## DATA PROVIDED

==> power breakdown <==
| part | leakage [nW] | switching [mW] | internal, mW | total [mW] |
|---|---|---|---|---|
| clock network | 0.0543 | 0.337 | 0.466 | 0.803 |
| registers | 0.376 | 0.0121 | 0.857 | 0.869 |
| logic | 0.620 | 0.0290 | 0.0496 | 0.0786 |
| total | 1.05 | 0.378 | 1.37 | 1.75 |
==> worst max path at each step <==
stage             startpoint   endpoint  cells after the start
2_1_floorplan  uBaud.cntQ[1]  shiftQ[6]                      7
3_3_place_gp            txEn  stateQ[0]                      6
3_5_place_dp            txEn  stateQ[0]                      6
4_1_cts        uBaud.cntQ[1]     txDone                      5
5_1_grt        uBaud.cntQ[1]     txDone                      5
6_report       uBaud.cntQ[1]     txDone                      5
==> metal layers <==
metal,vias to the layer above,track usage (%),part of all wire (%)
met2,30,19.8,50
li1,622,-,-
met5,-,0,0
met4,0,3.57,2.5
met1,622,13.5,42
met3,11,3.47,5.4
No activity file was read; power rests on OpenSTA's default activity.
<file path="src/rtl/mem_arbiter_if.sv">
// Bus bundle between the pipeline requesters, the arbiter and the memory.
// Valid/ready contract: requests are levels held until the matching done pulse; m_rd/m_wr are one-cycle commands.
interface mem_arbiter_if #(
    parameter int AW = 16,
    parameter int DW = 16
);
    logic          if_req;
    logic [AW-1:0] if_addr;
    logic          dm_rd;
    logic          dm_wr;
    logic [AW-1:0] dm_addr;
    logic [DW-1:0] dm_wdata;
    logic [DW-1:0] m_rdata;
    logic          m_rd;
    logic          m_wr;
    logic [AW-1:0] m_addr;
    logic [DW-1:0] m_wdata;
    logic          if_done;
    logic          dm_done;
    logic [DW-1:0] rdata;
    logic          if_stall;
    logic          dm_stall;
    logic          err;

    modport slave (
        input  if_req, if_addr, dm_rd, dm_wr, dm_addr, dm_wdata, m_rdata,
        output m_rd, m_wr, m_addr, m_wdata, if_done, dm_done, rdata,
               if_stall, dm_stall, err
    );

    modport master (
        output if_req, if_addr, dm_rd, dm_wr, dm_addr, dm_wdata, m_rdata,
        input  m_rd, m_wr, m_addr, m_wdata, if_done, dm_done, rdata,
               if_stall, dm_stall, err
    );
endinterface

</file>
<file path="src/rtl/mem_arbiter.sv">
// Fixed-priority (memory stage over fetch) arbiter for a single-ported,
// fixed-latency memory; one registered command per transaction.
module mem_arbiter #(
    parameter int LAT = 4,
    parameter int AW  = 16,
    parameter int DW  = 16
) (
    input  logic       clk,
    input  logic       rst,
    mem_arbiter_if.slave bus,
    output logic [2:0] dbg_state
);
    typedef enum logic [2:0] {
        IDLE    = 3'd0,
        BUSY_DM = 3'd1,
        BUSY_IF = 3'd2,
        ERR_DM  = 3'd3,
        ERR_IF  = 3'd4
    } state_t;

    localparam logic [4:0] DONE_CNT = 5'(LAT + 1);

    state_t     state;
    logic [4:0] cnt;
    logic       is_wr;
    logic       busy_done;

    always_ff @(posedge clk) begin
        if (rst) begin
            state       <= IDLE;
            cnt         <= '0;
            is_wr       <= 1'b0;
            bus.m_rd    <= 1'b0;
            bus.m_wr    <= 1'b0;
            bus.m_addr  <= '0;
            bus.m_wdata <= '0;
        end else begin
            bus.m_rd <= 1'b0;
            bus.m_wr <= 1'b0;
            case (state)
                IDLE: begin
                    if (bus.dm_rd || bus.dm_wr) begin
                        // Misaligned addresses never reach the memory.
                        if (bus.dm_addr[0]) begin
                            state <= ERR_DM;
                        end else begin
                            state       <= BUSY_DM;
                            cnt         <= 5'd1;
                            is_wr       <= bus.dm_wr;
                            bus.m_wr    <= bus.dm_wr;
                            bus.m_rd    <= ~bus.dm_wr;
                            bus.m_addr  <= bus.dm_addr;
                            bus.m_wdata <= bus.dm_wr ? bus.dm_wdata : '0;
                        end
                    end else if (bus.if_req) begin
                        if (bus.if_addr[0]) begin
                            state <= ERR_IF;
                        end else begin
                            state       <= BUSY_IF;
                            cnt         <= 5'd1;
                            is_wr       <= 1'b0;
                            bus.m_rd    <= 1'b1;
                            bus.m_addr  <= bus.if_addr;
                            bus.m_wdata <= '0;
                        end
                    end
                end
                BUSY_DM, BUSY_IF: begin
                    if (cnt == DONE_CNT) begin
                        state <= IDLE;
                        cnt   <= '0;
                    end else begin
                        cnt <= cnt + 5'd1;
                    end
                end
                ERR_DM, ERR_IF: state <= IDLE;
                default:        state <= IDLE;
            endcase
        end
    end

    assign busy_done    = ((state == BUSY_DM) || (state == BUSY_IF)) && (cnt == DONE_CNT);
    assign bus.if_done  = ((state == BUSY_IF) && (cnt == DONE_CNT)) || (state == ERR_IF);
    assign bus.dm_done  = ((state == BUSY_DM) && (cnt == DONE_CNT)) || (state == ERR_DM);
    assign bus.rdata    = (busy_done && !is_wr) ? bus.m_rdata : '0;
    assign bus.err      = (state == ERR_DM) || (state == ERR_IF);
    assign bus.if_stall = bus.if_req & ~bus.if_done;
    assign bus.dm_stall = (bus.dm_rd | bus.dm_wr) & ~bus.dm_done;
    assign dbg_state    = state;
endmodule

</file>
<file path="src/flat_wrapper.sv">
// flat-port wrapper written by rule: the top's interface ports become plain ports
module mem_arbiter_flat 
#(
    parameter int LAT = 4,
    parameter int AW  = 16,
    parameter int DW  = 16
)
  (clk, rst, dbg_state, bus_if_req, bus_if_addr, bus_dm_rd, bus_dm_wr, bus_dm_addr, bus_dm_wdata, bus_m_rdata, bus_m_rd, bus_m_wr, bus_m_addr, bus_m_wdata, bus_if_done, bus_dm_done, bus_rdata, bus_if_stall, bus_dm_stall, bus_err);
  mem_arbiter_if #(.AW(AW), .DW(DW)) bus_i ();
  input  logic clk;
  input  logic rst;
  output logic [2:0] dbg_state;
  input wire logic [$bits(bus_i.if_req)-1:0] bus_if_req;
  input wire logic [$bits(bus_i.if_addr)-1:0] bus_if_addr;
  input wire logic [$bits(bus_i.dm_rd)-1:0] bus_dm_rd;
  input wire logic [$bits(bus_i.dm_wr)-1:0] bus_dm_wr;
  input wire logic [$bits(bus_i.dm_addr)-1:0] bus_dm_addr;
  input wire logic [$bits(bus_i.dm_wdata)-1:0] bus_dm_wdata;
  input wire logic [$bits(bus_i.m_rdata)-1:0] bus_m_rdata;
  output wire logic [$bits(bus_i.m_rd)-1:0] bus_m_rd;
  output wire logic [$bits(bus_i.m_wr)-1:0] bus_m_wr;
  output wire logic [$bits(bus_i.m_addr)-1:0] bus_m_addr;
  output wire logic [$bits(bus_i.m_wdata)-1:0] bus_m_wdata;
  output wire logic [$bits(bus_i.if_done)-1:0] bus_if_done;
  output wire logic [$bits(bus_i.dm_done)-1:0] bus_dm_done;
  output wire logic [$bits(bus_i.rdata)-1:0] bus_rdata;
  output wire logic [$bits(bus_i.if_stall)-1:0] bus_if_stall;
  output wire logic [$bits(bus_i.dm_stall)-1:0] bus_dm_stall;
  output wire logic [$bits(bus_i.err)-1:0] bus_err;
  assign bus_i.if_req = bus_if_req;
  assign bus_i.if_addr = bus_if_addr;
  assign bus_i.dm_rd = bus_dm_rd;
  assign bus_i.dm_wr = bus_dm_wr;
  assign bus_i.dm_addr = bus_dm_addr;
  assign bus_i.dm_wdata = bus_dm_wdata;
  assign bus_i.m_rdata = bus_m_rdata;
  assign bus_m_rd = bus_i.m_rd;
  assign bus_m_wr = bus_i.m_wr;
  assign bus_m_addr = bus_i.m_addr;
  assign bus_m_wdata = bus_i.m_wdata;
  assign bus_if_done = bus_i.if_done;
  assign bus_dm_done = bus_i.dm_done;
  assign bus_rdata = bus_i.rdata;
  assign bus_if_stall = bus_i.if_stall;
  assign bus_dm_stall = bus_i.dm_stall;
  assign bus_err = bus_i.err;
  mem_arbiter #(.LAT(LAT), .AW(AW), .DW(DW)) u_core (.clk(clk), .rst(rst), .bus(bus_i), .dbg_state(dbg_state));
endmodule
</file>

## EXERCISE DETAILS
Please reproduce exactly the lines in the listing above from the one containing "after the start" through the one containing "met3,11,3.47,5.4", both included, and nothing more.

## TASK ANSWER
stage             startpoint   endpoint  cells after the start
2_1_floorplan  uBaud.cntQ[1]  shiftQ[6]                      7
3_3_place_gp            txEn  stateQ[0]                      6
3_5_place_dp            txEn  stateQ[0]                      6
4_1_cts        uBaud.cntQ[1]     txDone                      5
5_1_grt        uBaud.cntQ[1]     txDone                      5
6_report       uBaud.cntQ[1]     txDone                      5
==> metal layers <==
metal,vias to the layer above,track usage (%),part of all wire (%)
met2,30,19.8,50
li1,622,-,-
met5,-,0,0
met4,0,3.57,2.5
met1,622,13.5,42
met3,11,3.47,5.4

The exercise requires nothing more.